I was also reminded of my friend Ed Roberts and how far we've all come ... and how far we have yet to go. Ed had had polio when he was 14, but completed high school class work with an A average ... but couldn't get a diploma because he hadn't taken required PE classes. It took an embarrassed school board to finally give him the piece of paper. By the time I met Ed in his late 20's, he was a grad student at the Universtiy of California at Berkley.

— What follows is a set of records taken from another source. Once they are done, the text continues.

<file path="src/rtl/serial_alu.sv">
// serial_alu -- bit-serial WIDTH-bit ALU built around a single 1-bit slice.
//
// Captures A, B and control on an accepted start. It then processes one bit
// pair per cycle, LSB first, through a 1-bit slice with a registered carry.
// The completed word is loaded into `out` after WIDTH cycles.
//
// Control encoding: 010 add, 011 sub, 100 and, 101 or, 110 nor, 111 xor.
// 000/001 are reserved: each result bit is 0 and the carry stays 0.
//
// Ports:
//   clk       rising-edge clock
//   reset     asynchronous, active-low reset
//   start     request; sampled only in IDLE or DONE
//   A, B      WIDTH-bit operands, captured on an accepted start
//   control   3-bit operation, captured on an accepted start
//   busy      high while the engine is in RUN
//   done      one-cycle pulse; out and flags are valid
//   out       result register; holds until the next completion
//   zero      out == 0
//   negative  out[WIDTH-1]
//   overflow  signed overflow of add/sub
//
// Optional feature macro: SERIAL_ALU_FLAGS_EN.
//   Defined:   zero/negative/overflow are generated.
//   Undefined: all three flags are tied to 0. out/done timing is unchanged.

module serial_alu #(
    parameter int WIDTH = 32
) (
    input  logic             clk,
    input  logic             reset,
    input  logic             start,
    input  logic [WIDTH-1:0] A,
    input  logic [WIDTH-1:0] B,
    input  logic [2:0]       control,
    output logic             busy,
    output logic             done,
    output logic [WIDTH-1:0] out,
    output logic             zero,
    output logic             negative,
    output logic             overflow
);

    localparam int CW = $clog2(WIDTH);

    typedef enum logic [1:0] {IDLE, RUN, DONE} state_t;

    state_t           state, state_nx;
    logic [WIDTH-1:0] op_a, op_b, res, res_nx;
    logic [2:0]       op;
    logic [CW-1:0]    cnt;
    logic             carry, carry_nx, bit_r, b_eff;
    logic             accept, last, is_arith;

    assign accept   = start && (state == IDLE || state == DONE);
    assign last     = (state == RUN) && (cnt == CW'(WIDTH - 1));
    assign is_arith = (op[2:1] == 2'b01);

    // Next-state logic
    always_comb begin
        state_nx = state;
        case (state)
            IDLE:    if (start) state_nx = RUN;
            RUN:     if (last)  state_nx = DONE;
            DONE:    state_nx = start ? RUN : IDLE;
            default: state_nx = IDLE;
        endcase
    end

    // The 1-bit slice. Subtract inverts B here; the +1 comes from the preset carry.
    always_comb begin
        b_eff    = op_b[0] ^ op[0];
        bit_r    = 1'b0;
        carry_nx = carry;
        case (op)
            3'b010, 3'b011: begin
                bit_r    = op_a[0] ^ b_eff ^ carry;
                carry_nx = (op_a[0] & b_eff) | (op_a[0] & carry) | (b_eff & carry);
            end
            3'b100:  bit_r = op_a[0] & op_b[0];
            3'b101:  bit_r = op_a[0] | op_b[0];
            3'b110:  bit_r = ~(op_a[0] | op_b[0]);
            3'b111:  bit_r = op_a[0] ^ op_b[0];
            default: carry_nx = 1'b0;
        endcase
        res_nx = {bit_r, res[WIDTH-1:1]};
    end

    always_ff @(posedge clk or negedge reset) begin
        if (!reset) begin
            state <= IDLE;
            busy  <= 1'b0;
            done  <= 1'b0;
            op_a  <= '0;
            op_b  <= '0;
            op    <= '0;
            res   <= '0;
            out   <= '0;
            cnt   <= '0;
            carry <= 1'b0;
        end else begin
            state <= state_nx;
            busy  <= (state_nx == RUN);
            done  <= last;
            if (accept) begin
                op_a  <= A;
                op_b  <= B;
                op    <= control;
                cnt   <= '0;
                carry <= (control == 3'b011);
            end else if (state == RUN) begin
                op_a  <= op_a >> 1;
                op_b  <= op_b >> 1;
                res   <= res_nx;
                cnt   <= cnt + CW'(1);
                carry <= carry_nx;
                if (last) out <= res_nx;
            end
        end
    end

`ifdef SERIAL_ALU_FLAGS_EN
    // During the final RUN cycle the carry register holds the carry into the MSB.
    // This value is kept as cin_msb for the overflow computation.
    logic cin_msb;
    assign cin_msb = carry;

    always_ff @(posedge clk or negedge reset) begin
        if (!reset) begin
            zero     <= 1'b0;
            negative <= 1'b0;
            overflow <= 1'b0;
        end else if (last) begin
            zero     <= (res_nx == '0);
            negative <= res_nx[WIDTH-1];
            overflow <= is_arith & (cin_msb ^ carry_nx);
        end
    end
`else
    logic unused_flags;
    assign unused_flags = is_arith;
    assign zero         = 1'b0;
    assign negative     = 1'b0;
    assign overflow     = 1'b0;
`endif

endmodule

</file>
<file path="config.mk">
export PLATFORM = sky130hd
export DESIGN_NAME = serial_alu
export DESIGN_NICKNAME = d
export VERILOG_FILES = /design/src/rtl/serial_alu.sv
export SDC_FILE = /design/constraint.sdc
export NUM_CORES = 1
export LEC_CHECK = 0
export ABC_AREA = 0
export BUFFER_PORTS_ARGS = -buffer_cell sky130_fd_sc_hd__buf_2
export CAP_MARGIN = 20
export CORE_MARGIN = 4
export CORE_UTILIZATION = 45
export CTS_CLUSTER_DIAMETER = 200
export DETAILED_ROUTE_END_ITERATION = 16
export PLACE_DENSITY = 0.67
export RECOVER_POWER = 50
export SETUP_SLACK_MARGIN = 0.1
export SYNTH_ARGS = -nofsm -noshare
export SYNTH_HDL_FRONTEND = slang
export SYNTH_SLANG_ARGS = --single-unit
export TNS_END_PERCENT = 20
</file>
<file path="constraint.sdc">
create_clock -name clk -period 1.8 [get_ports clk]
set_input_delay 0.09 -clock clk [delete_from_list [all_inputs] [get_ports clk]]
set_output_delay 0.09 -clock clk [all_outputs]
set_load 0.02 [all_outputs]
</file>
; Word-level counts from Yosys, hierarchy flattened
; Cells that the tools add are included.
[word_totals]
regBits = 141
in_bits = 70
[op_classes]
n_addsub = 1
eq_ne = 12
mux = 14
bitwise_logic = 13
reduce_logical = 10
[ops]
columns = cell, n
row1 = two-way mux 32 bit, 4
row2 = equality test 3 bit (second input constant), 4
row3 = two-way mux 5 bit, 2
row4 = equality test 3 x 2 -> 1 bit (second input constant), 3
row5 = case mux 2 bit (3 select lines), 1
row6 = adder 5 x 1 -> 5 bit (second input constant), 1
row7 = equality test 5 bit (second input constant), 1
row8 = case mux 1 bit (5 select lines), 1
row9 = AND 1 bit, 4
row10 = equality test 2 x 1 -> 1 bit (second input constant), 2
row11 = two-way mux 2 bit, 2
row12 = AND reduction 2 bit, 2
row13 = OR reduction 4 bit, 1
row14 = bitwise XOR 1 bit, 4
row15 = two-way mux 1 bit, 3
row16 = OR 1 bit, 3
row17 = AND reduction 3 bit, 1
row18 = equality test 2 bit (second input constant), 1
row19 = logical AND 1 bit, 2
row20 = zero test 2 bit, 1
row21 = != test 2 x 1 -> 1 bit (second input constant), 1
row22 = inverter 1 bit, 2
row23 = case mux 1 bit (2 select lines), 1
row24 = nonzero test 2 bit, 1
row25 = 2 further kinds, 2

; Longest topological paths before layout
; Gate-level depths: netlist of run 1.
[logic_depth]
depth_word = 7
ltp_mapped = 8

; Worst setup path before layout of run 1
; Ideal clock, no wire load.
[synth_timing]
path_type = register to register
from = reg op[0]
to = reg out[31]
setup_ns = 0.082
arrival_ns = 1.457
t_required_ns = 1.718
path_slack_ns = 0.261
stages_incl_launch_ff = 5
path_buffers = 0
path_cell_list = dfrtp_1 -> xnor2_1 -> fa_1 -> or3_1 -> a31oi_1
[synth_between]
elab_chain_cells = 4
word_cells_on_any_way = 11
cone_classes = eq/ne: 6 / mux: 1 / bitwise: 3 / reduce/logical: 1
[synth_rtl]
columns = element, line_no
row1 = from (decl), 50  ; logic [2:0] op;
row2 = from (signal assigned), 108  ; op <= control;
row3 = bitwise XOR 1 bit, 72  ; b_eff = op_b[0] ^ op[0];
row4 = bitwise XOR 1 bit (2 in a row), 77  ; bit_r = op_a[0] ^ b_eff ^ carry;
row5 = case mux 1 bit (5 select lines) *, 75  ; case (op)
row6 = to (signal assigned), 117  ; if (last) out <= res_nx;
row7 = to (decl), 38  ; output logic [WIDTH-1:0] out,
; Mark *: on every way between the ends. The rest lies on a longest branch, timed or not.
; A chain may end at the register's enable or synchronous reset.

; Worst setup path after layout of run 1
; Ends and elaborated chain as after synthesis.

==> flow_metrics.py, run 1 <==
metrics = {
    "detailed_routing": {
        "drtIter0Drc": 387,
        "drc": 0,
        "wl_microns": 13910,
        "drtPass1Iterations": 5,
        "num_vias": 5064,
        "antenna_left": 0,
        "wl_per_cell_microns": 13.69,
        "via_per_inst": 4.984,
    },
    "timing": {
        "clock_skew_ns": 0.006594,
        "worst_slew_pin_slew_ns": 1.110,
        "period_minus_slack_ns": 1.597,
        "rsz0062_at_grt": "true",
        "setup_viol": 0,
        "finalCritPeriodShare_pct": 88.74,
        "timing.final.ws_setup_ns": 0.2026,
        "setup_tns_ns": 0,
        "maxSlewViolCount": 0,
        "slew_headroom_pct": 26.03,
        "hold_violations": 0,
        "max_freq_mhz": 626.0,
    },
    "place": {
        "gp_congestion": 0.7692,
        "dp_slack_ns": 0.1329,
        "io_buffer_count": 103,
        "post-place-cells": 914,
        "dpl.hpwl_microns": 8483,
    },
    "die": {
        "core.rowCount": 41,
        "start_util_pct": 46.69,
        "die_w_microns": 123.1,
        "die_h_microns": 123.1,
        "coreArea_sq_um": 12770,
        "io_pins": 107,
        "dieArea_sq_um": 15160,
    },
    "worst_setup_path": {
        "worstPathRequired_ns": 2.13,
        "crit_arrival_ns": 1.93,
        "cp-end-kind": "flip-flop",
        "startpoint_type": "flip-flop",
        "crit_fanout": 4,
        "path_class": "reg -> reg",
    },
    "cts": {
        "cts_tree": "yes",
        "htreeDepth": 4,
        "clkSinkCount": 140,
        "cts_buffer_depth": 2,
        "cts_root_buffer": "clkbuf_16",
        "clk_pin_slew_ns": 0.06,
        "cts_buffers": 17,
        "clk_latency_ns": 0.41,
    },
    "grt": {
        "antenna_found_initial": 0,
        "grt.total_usage_pct": 19.83,
        "grt_pass1_wl_microns": 23780,
        "grt_pass1_vias": 4992,
        "grt_max_degree": 54,
        "grt-ovfl-total": 0,
    },
    "yosys": {
        "syn_inst": 669,
        "synth_area_per_cell_sq_um": 8.916,
        "ys.flop_type": "dfrtp_1",
        "ys_top_cells_by_area": "dfrtp_1 59%, nand2_1 20%, a31oi_1 6.1%",
        "synth_edf_count": 0,
        "async_reset_ff_share_pct": 100.0,
        "synth_area_leader_cell": "dfrtp_1",
        "synthDistinctLibCells": 33,
        "synth_area_sq_um": 5964,
        "ys_seq_area_share_pct": 58.74,
        "ys_ff_latch": 140,
        "yosys_warnings": 0,
        "synth_top_area_share_pct": 58.74,
    },
    "final_layout": {
        "layout-drive-gt1-share_pct": 16.35,
        "final_cells": 1016,
        "fin_nets": 906,
        "fillCellCount": 1104,
        "seq_area_sq_um": 3503,
        "area_growth_pct": 30.27,
        "diodes": 0,
        "multiInputGateArea_sq_um": 2132,
    },
    "job": {
        "maxCapViolCount": 0,
    },
    "worst_hold_path": {
        "hp-class": "in -> reg",
    },
    "power_and_ir_drop": {
        "p_total_uw": 12190,
        "power.density_nw_per_um2": 1568,
        "vdd_drop_max_mv": 0.7174,
        "cellLeakagePower_uw": 0.003945,
    },
    "run_status": {
        "status": "finished, final reports clean",
    },
}
## area by class of cell
| type | count | area share [%] |
|---|---|---|
| flip-flops and latches | 140 | 45.09 |
| multi-input cells | 479 | 27.44 |
| repair buffers | 187 | 17.55 |
| clock buffers | 25 | 6.248 |
| well taps | 172 | 2.770 |
| clock inverters | 7 | 0.5153 |
| inverters | 6 | 0.3865 |
## repair_timing
action,4_1_cts,5_1_grt
endpoints found under the setup margin,0,33
buffers inserted,0,2
endpoints found under the hold margin,110,0
hold buffers,68,0
resized for setup,0,2
## sequential cells by signal (all words and copies together), names as in the netlist, 2 cells and up
| signal | flops |
|---|---|
| op | 3 |
| state | 2 |
| op_b | 32 |
| res | 31 |
| cnt | 5 |
| out | 32 |
| op_a | 32 |
## power by group
group / switching (uW) / internal (uW)
combinational: 2340 / 1590
clock: 1240 / 1860
sequential: 766 / 4390
## cells by family (layout without fill, tap and decap cells)
kind of cell | after synthesis | after routing | share of synthesized area [%]
compound gates | 79 | 79 | 8.391
xor+xnor | 1 | 1 | 0.1469
fa+ha+maj | 5 | 5 | 1.175
buf+inv | 52 | 225 | 5.937
flops | 140 | 140 | 58.74
other cells | 1 | 3 | 0.06287
simple gates | 391 | 391 | 25.55
## placed cells by master (no fill, tap or decap), types with 3 or more instances in the layout
master / count
a22o_1: 3
a22oi_1: 3
a31oi_1: 58
buf_12: 5
buf_2: 87
buf_4: 9
clkbuf_1: 20
clkbuf_16: 17
clkbuf_8: 3
clkinv_2: 5
conb_1: 3
dfrtp_1: 140
dlygate4sd3_1: 68
ha_1: 4
inv_1: 5
nand2_1: 310
nand3_1: 4
nor2_1: 65
o21ai_0: 7
o22ai_1: 3
## synth_stat cells (all sizes together) (2+ instances only)
cell	n
o211ai	2
o22ai	3
nor2	66
nand2b	3
a31oi	58
a22o	3
dfrtp	140
nand2	311
o21ai	8
ha	4
inv	6
nand3	4
buf	46
a22oi	3
## per-layer routing
layer  vias to the layer above  routed length (microns)  track usage (%)
met3                        26                      744            4.529
met5                         -                        0                0
met4                         0                      283            7.266
met2                       149                     6793            32.72
li1                       2474                        -                -
met1                      2415                     6086            25.70
## per-stage QoR
step                      hold WS (ns)  utilization, %  cell area [sq um]
after floorplan                -0.2056               -               5972
after global placement         0.03521           51.49               6578
after detailed placement       0.03816           51.49               6578
after CTS                       0.1739           60.94               7784
after global routing            0.2740           60.83               7770
final                           0.2322           60.83               7770
## critical path, stage by stage (launching register included)
cell and delay, ns:
dfrtp_1 0.41, xnor2_1 0.20, fa_1 0.42, or3_1 0.33, a31oi_1 0.16
## path summary, 6_finish.rpt
check | slack, ns | cells past startpoint | start | to
max in group asynchronous | 0.32 | 3 | reset | op_b[18]
min | 0.23 | 3 | start | state[0]
min in group asynchronous | 0.43 | 2 | reset | out[5]
max | 0.20 | 4 | op[0] | out[31]
min reg2reg | 0.46 | 1 | cnt[3] | cnt[3]
max reg2reg | 0.20 | 4 | op[0] | out[31]
(Power assumes the default switching activity.)
==> run 2: changes to the inputs <==
==> constraint.sdc (replaced) <==
create_clock -name clk -period 2 [get_ports clk]
set_input_delay 0.1 -clock clk [delete_from_list [all_inputs] [get_ports clk]]
set_output_delay 0.1 -clock clk [all_outputs]
set_load 0.02 [all_outputs]
==> run 2 against run 1 <==
Against the previous run: non-clock buffer count decreased by 4; first-iteration DRC count fell by 18%; wire length shrank 0.28%; highest routed layer unchanged.
==> flow_metrics.py, run 2 (same netlist as run 1, synthesis figures left out) <==
metrics = {
    "power_and_ir_drop": {
        "cellLeakagePower_uw": 0.003968,
        "vdd_drop_max_mv": 1.266,
        "p_total_uw": 11480,
        "power.density_nw_per_um2": 1461,
    },
    "cts": {
        "cts_buffers": 17,
        "htreeDepth": 4,
        "cts_buffer_depth": 2,
        "cts_root_buffer": "clkbuf_16",
        "clk_pin_slew_ns": 0.06,
        "clkSinkCount": 140,
        "cts_tree": "yes",
        "cts_resized": 0,
        "clk_latency_ns": 0.42,
    },
    "timing": {
        "maxSlewViolCount": 0,
        "setup_tns_ns": 0,
        "period_minus_slack_ns": 1.643,
        "setup_viol": 0,
        "finalCritPeriodShare_pct": 82.14,
        "holdWs_ns": 0.2396,
        "worst_slew_pin_slew_ns": 1.466,
        "slew_headroom_pct": 2.297,
        "hold_violations": 0,
        "clock_skew_ns": 0.007813,
        "rsz0062_at_grt": "false",
        "max_freq_mhz": 608.7,
    },
    "die": {
        "coreArea_sq_um": 12770,
        "core.rowCount": 41,
        "dieArea_sq_um": 15160,
        "start_util_pct": 46.69,
        "io_pins": 107,
        "die_h_microns": 123.1,
        "die_w_microns": 123.1,
    },
    "detailed_routing": {
        "drc": 0,
        "via_per_inst": 4.995,
        "antenna_left": 0,
        "drtPass1Iterations": 5,
        "wl_per_cell_microns": 13.70,
        "num_vias": 5055,
        "wl_microns": 13870,
        "drtIter0Drc": 319,
    },
    "worst_setup_path": {
        "rr_startpoint": "op[0]",
        "path_class": "reg -> reg",
        "startpoint_type": "flip-flop",
        "crit_fanout": 4,
        "r2r_setup_slack_ns": 0.36,
        "cp-end-kind": "flip-flop",
        "worstPathRequired_ns": 2.33,
        "crit_arrival_ns": 1.97,
        "critPathLaunch": "op[0]",
    },
    "final_layout": {
        "layout_commonest_cell": "nand2_1",
        "diodes": 0,
        "fin_util_pct": 61.48,
        "reg_top3": "op_a x32, op_b x32, out x32",
        "final_cells": 1012,
        "fillCellCount": 1074,
        "area_growth_pct": 31.66,
        "layout-drive-gt1-share_pct": 16.07,
        "fin_nets": 902,
        "layout_common_cells": "310 x nand2_1, 140 x dfrtp_1, 87 x buf_2",
    },
    "grt": {
        "grt_pass1_wl_microns": 23440,
        "grt.total_usage_pct": 19.52,
        "grt_max_degree": 66,
        "grt_pass1_vias": 5080,
        "grt-ovfl-total": 0,
        "antenna_found_initial": 0,
    },
    "run_status": {
        "status": "finished, final reports clean",
    },
    "worst_hold_path": {
        "hold_start": "start",
        "hp-class": "in -> reg",
    },
    "place": {
        "gp_congestion": 0.8012,
        "dpl.hpwl_microns": 8210,
        "post-place-cells": 912,
        "io_buffer_count": 103,
    },
    "job": {
        "maxCapViolCount": 0,
    },
}
## run 2: cell type report
cell class              instances  area [sq um]  area share, %
flip-flops and latches        140          3503          44.61
clock buffers                  21         460.4          5.864
inverters                       6         25.02         0.3187
well taps                     172         215.2          2.741
repair buffers                183          1350          17.19
multi-input cells             479          2132          27.15
clock inverters                11         166.4          2.119
## run 2: what timing repair did
item,in CTS,in global routing
setup endpoints to repair,0,0
endpoints found under the hold margin,131,0
hold buffers,68,0
setup buffers,0,0
## run 2: worst max-delay path, cell delays in order (launching register included)
cell	delay, ns
dfrtp_1	0.41
xnor2_1	0.20
fa_1	0.42
or3_1	0.33
a31oi_1	0.19
## run 2: through the flow
step	worst slack, ns	cell area (sq um)
6_report	0.3572	7853
5_1_grt	0.1396	7853
4_1_cts	0.3407	7883
3_5_place_dp	0.3915	6575
3_3_place_gp	0.4257	6575
2_1_floorplan	0.4609	5972
## run 2: worst paths after layout
path | endpoint | cells after the start
hold / removal | state[0] | 3
hold reg to reg | out[17] | 2
max in group asynchronous | op_a[2] | 3
setup / recovery | out[31] | 4
setup reg to reg | out[31] | 4
min in group asynchronous | op[1] | 2
## run 2: where the power goes
part / switching [uW] / leakage, uW / total, uW / internal (uW)
sequential: 677 / 0.00177 / 4630 / 3950
clock: 1160 / 0.000299 / 3310 / 2150
combinational: 2120 / 0.00189 / 3540 / 1420
## run 2: layer usage
layer	GRT usage [%]	vias up	part of all wire (%)
met5	0	-	0
met4	6.782	0	1.4
met3	5.627	24	6.3
met2	32.76	181	50
met1	24.17	2387	43
li1	-	2463	-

In spite of his intellectual attainments, Ed could go nowhere without an attendant. Ed couldn't move any part of his body below the neck except a bit of one hand - "just enough to flip you the bird," he'd laugh. When I met Ed back in 1965, there were no electric wheelchairs you could operate with the flip of a toggle switch. There weren't even curb cuts that would allow a wheelchair or baby carriage to pass easily.

Eventually, Ed's little hand movement was enough to operate an advanced wheelchair, specially designed to meet his needs. Over time, that little movement, getting curb cuts and ramps in a few crucial locations on the Cal campus, became a university-wide, then city-wide, then state-wide, then national movement.

Now, most of the time in most places, people with disabilities are able to get around. It's partly due to their perseverance, partly due to their demand for specialized equipment, but it's also because through their efforts, we've come to accept the fact that people with disabilities have talents and energy to contribute and we might as well make it easier for them to do so.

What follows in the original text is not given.